### Task instructions
Scan the records below. Copy every line in which the word "still" appears.

═══ Provided records

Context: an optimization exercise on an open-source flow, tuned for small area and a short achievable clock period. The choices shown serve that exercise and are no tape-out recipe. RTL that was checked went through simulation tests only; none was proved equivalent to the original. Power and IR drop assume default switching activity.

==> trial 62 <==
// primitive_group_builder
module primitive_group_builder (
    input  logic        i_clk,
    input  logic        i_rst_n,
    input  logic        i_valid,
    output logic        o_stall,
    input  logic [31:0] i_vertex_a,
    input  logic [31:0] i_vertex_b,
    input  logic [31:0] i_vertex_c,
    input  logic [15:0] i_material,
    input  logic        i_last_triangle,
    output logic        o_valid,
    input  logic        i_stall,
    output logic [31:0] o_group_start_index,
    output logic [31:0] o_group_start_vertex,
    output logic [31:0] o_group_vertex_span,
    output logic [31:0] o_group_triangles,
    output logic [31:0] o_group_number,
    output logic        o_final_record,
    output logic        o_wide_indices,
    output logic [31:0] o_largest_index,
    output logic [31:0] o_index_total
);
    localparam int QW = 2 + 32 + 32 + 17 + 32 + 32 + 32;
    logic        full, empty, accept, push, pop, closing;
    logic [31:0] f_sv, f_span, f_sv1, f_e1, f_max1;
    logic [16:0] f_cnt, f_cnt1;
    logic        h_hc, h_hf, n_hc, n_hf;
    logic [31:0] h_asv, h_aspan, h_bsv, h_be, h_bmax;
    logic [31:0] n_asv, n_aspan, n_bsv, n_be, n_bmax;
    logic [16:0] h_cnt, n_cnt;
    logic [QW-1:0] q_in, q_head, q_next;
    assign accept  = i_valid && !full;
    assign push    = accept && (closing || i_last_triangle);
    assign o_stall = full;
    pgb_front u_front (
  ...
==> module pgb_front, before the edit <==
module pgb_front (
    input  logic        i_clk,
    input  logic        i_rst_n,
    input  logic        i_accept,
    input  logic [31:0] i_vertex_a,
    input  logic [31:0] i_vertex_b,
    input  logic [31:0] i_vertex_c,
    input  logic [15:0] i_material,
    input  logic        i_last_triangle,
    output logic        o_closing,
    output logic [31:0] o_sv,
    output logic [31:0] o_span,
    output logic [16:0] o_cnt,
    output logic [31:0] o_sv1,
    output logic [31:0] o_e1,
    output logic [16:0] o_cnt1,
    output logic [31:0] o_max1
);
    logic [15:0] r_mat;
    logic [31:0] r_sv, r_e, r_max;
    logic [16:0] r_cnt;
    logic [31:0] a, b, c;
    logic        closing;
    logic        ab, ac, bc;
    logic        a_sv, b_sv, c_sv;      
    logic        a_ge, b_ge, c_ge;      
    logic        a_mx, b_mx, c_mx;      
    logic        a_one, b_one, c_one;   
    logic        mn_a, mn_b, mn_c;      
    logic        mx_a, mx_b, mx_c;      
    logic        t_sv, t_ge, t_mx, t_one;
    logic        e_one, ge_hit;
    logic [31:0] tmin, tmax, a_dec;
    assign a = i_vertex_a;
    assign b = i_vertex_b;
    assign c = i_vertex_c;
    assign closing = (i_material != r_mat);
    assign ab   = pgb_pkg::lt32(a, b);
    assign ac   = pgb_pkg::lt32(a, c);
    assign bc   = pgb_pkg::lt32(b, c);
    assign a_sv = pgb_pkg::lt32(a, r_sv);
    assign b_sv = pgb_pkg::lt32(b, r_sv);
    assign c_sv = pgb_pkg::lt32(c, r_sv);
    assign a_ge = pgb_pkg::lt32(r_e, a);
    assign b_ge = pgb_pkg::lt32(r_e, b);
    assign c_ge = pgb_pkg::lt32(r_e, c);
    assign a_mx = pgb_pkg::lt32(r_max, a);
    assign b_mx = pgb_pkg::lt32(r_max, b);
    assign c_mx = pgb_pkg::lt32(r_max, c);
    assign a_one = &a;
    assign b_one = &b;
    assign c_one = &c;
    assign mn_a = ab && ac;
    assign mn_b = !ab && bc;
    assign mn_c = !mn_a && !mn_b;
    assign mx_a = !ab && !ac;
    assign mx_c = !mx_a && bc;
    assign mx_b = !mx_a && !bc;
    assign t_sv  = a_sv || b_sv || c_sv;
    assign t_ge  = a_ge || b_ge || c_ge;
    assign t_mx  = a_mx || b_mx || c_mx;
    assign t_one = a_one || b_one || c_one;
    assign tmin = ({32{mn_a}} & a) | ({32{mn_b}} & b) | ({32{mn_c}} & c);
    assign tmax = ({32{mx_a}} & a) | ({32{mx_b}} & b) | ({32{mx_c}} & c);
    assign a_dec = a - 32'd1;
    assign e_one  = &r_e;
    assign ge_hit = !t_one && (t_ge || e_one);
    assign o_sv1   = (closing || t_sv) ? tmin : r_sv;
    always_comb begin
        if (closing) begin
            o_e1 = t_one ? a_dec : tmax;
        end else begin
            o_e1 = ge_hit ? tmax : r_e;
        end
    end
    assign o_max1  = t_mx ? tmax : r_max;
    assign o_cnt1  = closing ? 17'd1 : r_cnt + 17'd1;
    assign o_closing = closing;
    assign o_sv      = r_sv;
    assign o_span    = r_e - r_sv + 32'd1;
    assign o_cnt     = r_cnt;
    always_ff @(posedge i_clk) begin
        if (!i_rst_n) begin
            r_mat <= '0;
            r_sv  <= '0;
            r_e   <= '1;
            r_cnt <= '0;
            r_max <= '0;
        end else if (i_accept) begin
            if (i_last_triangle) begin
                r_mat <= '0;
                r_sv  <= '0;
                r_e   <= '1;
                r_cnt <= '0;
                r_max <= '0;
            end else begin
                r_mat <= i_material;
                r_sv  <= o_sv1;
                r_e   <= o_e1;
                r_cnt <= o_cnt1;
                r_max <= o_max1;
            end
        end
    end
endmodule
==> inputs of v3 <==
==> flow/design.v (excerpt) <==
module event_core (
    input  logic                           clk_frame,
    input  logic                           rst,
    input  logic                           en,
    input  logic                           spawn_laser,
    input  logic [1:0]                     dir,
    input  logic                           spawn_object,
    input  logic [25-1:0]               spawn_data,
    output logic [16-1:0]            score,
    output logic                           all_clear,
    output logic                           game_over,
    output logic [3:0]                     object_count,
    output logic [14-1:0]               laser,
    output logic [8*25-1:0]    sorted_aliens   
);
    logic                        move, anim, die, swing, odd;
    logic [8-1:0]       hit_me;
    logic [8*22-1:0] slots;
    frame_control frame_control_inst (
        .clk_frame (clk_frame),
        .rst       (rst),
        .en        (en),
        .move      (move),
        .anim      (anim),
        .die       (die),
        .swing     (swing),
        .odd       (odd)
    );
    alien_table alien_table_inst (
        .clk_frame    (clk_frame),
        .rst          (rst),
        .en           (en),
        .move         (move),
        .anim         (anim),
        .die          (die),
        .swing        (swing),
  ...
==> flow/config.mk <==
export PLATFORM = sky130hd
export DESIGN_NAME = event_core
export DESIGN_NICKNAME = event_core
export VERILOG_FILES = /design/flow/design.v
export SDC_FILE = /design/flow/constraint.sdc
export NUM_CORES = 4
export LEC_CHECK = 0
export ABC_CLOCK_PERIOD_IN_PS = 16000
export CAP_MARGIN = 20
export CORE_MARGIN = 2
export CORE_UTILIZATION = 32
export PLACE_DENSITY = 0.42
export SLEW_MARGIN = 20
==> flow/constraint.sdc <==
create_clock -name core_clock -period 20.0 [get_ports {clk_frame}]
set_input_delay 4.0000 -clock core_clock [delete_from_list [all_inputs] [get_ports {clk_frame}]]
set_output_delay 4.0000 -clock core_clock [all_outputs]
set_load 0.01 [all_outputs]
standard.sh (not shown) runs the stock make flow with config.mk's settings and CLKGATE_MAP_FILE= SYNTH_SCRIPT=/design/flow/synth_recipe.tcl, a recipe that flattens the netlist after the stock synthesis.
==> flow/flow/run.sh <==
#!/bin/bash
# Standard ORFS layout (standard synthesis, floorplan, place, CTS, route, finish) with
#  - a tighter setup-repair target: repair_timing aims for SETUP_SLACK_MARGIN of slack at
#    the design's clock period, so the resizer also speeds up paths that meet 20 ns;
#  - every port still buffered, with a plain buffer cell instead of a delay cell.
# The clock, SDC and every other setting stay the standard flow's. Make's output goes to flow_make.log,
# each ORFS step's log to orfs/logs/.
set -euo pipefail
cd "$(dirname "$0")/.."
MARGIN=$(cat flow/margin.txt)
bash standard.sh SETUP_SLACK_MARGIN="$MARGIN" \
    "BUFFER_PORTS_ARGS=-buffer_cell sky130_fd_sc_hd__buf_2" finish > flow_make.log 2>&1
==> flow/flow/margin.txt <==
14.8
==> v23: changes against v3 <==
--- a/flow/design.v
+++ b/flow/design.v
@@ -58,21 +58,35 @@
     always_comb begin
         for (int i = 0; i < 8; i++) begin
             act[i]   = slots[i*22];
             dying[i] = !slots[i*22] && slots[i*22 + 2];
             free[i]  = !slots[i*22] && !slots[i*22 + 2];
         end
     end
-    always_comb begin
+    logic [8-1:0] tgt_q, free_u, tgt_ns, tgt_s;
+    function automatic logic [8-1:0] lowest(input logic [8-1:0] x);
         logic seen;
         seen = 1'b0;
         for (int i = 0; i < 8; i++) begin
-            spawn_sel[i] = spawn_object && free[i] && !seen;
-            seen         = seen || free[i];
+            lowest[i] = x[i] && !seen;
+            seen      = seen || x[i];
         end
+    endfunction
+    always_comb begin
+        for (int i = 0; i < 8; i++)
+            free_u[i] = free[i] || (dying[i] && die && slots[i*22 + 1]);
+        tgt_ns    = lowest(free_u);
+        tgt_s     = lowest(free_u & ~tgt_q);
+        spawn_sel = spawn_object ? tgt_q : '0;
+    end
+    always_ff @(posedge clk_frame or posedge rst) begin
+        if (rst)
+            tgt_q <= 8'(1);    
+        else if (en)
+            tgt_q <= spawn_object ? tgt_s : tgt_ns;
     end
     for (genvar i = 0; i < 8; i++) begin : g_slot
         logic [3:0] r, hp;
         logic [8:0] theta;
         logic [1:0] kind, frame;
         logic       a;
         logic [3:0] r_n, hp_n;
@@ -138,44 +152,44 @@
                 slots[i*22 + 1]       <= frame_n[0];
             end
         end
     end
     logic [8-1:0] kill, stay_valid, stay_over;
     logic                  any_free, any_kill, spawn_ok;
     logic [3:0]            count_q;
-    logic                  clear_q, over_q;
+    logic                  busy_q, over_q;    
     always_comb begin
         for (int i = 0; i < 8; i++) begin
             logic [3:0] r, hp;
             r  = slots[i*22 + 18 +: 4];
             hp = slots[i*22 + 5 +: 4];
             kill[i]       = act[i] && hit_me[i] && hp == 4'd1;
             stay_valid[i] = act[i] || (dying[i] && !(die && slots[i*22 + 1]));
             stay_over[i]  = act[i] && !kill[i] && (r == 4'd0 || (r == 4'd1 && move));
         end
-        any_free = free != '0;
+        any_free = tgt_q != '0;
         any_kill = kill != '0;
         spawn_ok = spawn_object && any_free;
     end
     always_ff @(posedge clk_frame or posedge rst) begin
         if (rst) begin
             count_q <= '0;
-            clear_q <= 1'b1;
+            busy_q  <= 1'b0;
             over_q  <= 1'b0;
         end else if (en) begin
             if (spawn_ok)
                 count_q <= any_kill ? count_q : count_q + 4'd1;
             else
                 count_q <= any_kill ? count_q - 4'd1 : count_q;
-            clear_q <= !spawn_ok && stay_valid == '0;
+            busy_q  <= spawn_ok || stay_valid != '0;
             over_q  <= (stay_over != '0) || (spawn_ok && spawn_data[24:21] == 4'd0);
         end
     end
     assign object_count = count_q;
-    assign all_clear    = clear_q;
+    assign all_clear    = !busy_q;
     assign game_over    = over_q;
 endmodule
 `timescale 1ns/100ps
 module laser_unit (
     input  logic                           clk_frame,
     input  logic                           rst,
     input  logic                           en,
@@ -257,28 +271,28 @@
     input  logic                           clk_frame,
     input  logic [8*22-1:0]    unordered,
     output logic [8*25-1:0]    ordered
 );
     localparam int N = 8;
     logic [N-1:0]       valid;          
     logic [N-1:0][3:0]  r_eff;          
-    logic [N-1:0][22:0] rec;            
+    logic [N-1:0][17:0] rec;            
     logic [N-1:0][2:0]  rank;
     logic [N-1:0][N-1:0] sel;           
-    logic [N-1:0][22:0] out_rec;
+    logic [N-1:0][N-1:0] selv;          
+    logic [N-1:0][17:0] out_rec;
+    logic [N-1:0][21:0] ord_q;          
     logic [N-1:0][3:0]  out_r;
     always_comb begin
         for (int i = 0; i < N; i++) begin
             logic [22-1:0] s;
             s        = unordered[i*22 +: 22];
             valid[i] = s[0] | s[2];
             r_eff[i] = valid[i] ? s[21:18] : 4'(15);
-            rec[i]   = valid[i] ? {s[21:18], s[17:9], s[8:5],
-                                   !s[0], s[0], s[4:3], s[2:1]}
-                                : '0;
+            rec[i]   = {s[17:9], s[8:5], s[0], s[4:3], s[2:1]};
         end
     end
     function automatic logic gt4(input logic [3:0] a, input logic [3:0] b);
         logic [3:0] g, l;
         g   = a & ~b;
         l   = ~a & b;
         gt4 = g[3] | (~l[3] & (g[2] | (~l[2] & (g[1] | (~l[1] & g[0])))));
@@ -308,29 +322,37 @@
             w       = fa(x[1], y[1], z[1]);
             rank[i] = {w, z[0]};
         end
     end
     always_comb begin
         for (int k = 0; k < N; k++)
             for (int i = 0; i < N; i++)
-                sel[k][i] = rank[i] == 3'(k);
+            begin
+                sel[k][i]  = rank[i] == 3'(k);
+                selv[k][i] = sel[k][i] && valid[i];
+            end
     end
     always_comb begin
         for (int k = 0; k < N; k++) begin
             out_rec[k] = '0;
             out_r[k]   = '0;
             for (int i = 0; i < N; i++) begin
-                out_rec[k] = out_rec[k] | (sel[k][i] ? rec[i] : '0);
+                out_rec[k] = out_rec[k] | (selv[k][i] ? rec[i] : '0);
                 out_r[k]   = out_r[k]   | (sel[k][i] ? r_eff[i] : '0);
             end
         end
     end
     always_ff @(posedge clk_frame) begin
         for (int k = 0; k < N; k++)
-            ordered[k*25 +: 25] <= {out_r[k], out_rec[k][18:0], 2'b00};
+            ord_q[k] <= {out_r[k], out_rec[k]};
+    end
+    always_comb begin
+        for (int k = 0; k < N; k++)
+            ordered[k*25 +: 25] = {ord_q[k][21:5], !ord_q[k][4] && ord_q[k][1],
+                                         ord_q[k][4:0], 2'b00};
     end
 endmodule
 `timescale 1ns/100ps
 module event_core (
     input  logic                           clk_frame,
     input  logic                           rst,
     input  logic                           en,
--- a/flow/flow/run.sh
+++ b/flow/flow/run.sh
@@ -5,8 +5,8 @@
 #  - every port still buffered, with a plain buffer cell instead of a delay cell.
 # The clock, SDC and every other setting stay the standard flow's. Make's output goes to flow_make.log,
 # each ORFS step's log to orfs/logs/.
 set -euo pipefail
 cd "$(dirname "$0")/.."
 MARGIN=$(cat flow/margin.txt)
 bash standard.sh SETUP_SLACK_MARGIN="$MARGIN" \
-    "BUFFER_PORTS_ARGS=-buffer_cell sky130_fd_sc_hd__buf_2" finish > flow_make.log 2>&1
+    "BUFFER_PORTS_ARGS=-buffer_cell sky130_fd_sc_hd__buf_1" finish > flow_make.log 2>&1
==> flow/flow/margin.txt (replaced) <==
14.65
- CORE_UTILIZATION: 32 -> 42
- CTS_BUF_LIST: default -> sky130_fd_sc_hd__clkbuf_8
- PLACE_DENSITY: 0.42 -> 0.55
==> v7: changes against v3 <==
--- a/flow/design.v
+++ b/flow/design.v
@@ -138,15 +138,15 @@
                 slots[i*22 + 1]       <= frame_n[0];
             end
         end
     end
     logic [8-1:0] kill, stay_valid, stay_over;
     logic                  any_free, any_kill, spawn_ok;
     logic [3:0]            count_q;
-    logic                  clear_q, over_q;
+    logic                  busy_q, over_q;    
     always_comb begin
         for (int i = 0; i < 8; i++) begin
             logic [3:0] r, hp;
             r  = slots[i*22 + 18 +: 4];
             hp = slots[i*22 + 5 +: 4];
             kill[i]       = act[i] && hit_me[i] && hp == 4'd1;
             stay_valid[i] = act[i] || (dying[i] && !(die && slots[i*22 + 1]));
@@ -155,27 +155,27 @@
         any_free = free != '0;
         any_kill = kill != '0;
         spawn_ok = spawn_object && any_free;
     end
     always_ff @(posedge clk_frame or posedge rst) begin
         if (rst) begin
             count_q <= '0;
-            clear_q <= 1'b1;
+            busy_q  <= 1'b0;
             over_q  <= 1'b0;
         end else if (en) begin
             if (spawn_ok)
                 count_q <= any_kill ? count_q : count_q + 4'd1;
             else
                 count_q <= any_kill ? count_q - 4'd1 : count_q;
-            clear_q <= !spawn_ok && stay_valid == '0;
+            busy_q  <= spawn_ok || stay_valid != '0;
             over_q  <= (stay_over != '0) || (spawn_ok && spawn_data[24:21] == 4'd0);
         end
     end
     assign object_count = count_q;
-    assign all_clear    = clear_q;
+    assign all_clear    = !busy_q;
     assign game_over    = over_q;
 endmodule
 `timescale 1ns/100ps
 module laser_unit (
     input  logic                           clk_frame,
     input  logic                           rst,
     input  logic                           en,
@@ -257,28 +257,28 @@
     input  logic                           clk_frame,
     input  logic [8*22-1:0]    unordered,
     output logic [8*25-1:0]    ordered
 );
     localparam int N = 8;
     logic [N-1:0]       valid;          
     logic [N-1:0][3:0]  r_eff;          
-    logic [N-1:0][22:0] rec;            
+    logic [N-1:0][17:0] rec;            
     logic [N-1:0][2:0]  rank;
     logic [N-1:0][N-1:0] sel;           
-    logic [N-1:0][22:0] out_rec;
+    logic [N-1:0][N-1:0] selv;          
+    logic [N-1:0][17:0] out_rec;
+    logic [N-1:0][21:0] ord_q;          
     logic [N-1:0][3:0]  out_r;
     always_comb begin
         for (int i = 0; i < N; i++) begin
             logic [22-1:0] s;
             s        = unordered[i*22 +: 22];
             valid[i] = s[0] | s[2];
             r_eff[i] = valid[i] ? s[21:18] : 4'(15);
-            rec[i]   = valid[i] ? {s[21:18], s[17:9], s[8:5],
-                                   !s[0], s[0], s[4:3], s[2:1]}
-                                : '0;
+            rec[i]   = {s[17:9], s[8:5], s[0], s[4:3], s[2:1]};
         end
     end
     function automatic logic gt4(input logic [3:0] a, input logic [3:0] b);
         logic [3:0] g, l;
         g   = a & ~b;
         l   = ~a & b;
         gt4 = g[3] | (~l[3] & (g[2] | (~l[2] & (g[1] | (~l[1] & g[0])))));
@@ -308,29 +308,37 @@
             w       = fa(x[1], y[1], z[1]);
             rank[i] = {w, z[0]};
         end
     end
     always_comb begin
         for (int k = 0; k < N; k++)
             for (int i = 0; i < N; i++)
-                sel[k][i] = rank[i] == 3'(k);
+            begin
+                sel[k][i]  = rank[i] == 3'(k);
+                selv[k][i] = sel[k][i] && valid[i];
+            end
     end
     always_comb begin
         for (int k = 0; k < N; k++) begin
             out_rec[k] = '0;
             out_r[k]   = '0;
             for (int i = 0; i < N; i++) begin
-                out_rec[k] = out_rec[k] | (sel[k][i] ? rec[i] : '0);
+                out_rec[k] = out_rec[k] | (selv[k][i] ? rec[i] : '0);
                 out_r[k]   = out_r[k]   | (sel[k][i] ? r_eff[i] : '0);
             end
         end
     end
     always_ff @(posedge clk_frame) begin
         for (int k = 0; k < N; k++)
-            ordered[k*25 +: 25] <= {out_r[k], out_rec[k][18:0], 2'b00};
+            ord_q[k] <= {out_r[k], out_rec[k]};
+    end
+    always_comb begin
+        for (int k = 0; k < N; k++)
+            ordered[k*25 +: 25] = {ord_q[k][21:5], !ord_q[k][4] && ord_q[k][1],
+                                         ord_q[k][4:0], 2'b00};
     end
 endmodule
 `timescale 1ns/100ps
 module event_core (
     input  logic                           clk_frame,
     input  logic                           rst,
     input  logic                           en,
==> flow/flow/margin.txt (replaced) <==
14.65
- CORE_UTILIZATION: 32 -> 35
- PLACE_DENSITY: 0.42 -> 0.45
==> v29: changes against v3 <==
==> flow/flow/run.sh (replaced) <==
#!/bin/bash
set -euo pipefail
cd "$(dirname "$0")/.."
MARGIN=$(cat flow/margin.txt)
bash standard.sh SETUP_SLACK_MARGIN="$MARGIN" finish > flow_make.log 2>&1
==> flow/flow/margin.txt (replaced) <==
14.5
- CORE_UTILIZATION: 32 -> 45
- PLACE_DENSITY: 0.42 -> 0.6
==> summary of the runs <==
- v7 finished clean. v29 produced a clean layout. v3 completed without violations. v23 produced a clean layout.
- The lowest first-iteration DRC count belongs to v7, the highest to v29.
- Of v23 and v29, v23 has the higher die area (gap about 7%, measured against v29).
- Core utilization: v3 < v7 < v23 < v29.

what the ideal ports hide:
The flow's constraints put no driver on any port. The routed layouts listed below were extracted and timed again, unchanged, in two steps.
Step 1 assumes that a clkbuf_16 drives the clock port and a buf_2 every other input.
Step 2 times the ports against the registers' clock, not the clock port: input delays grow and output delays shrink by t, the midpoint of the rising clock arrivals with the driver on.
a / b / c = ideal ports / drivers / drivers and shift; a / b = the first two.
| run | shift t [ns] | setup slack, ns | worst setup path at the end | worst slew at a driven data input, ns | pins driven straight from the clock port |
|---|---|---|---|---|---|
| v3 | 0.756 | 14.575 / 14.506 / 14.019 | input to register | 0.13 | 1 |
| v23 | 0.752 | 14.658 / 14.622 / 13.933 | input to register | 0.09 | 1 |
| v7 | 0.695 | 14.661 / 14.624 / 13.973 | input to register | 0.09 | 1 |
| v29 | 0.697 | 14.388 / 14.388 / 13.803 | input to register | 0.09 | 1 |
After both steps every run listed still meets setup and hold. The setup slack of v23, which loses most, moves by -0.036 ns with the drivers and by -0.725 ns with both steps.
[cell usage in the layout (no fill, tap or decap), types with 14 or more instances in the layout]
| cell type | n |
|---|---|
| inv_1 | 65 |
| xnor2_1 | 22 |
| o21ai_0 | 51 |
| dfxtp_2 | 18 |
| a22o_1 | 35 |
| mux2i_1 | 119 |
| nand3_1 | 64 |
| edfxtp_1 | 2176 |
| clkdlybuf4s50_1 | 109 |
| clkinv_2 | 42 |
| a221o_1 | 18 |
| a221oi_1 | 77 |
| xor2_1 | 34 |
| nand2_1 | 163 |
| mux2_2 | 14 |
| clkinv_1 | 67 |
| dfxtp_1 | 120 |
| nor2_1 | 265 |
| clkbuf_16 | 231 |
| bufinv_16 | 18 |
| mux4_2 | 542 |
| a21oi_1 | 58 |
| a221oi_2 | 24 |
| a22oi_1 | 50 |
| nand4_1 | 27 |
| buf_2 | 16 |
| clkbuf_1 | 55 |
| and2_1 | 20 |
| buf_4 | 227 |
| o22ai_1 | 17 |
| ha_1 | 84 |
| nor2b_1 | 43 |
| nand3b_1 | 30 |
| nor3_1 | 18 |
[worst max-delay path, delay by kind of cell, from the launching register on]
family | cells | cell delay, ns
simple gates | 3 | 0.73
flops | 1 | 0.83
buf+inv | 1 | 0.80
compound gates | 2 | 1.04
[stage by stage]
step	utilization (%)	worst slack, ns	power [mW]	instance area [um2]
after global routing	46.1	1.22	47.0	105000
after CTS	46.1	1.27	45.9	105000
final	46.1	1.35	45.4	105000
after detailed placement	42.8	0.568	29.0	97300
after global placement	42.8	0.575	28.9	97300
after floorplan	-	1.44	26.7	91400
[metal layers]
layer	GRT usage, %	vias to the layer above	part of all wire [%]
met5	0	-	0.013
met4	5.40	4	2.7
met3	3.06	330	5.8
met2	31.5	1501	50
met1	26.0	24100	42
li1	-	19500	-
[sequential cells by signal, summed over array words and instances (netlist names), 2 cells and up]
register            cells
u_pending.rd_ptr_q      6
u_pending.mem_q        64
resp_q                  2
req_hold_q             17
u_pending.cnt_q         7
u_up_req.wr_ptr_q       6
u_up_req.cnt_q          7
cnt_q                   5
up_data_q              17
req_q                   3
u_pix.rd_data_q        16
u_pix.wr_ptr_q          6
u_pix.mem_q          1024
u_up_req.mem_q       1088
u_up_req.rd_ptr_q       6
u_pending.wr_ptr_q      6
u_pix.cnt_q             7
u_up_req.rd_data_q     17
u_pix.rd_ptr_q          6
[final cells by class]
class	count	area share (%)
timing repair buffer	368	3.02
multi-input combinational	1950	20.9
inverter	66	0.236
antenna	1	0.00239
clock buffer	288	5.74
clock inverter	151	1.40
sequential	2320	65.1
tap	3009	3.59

══════

### Your solution
#  - every port still buffered, with a plain buffer cell instead of a delay cell.
 #  - every port still buffered, with a plain buffer cell instead of a delay cell.
After both steps every run listed still meets setup and hold. The setup slack of v23, which loses most, moves by -0.036 ns with the drivers and by -0.725 ns with both steps.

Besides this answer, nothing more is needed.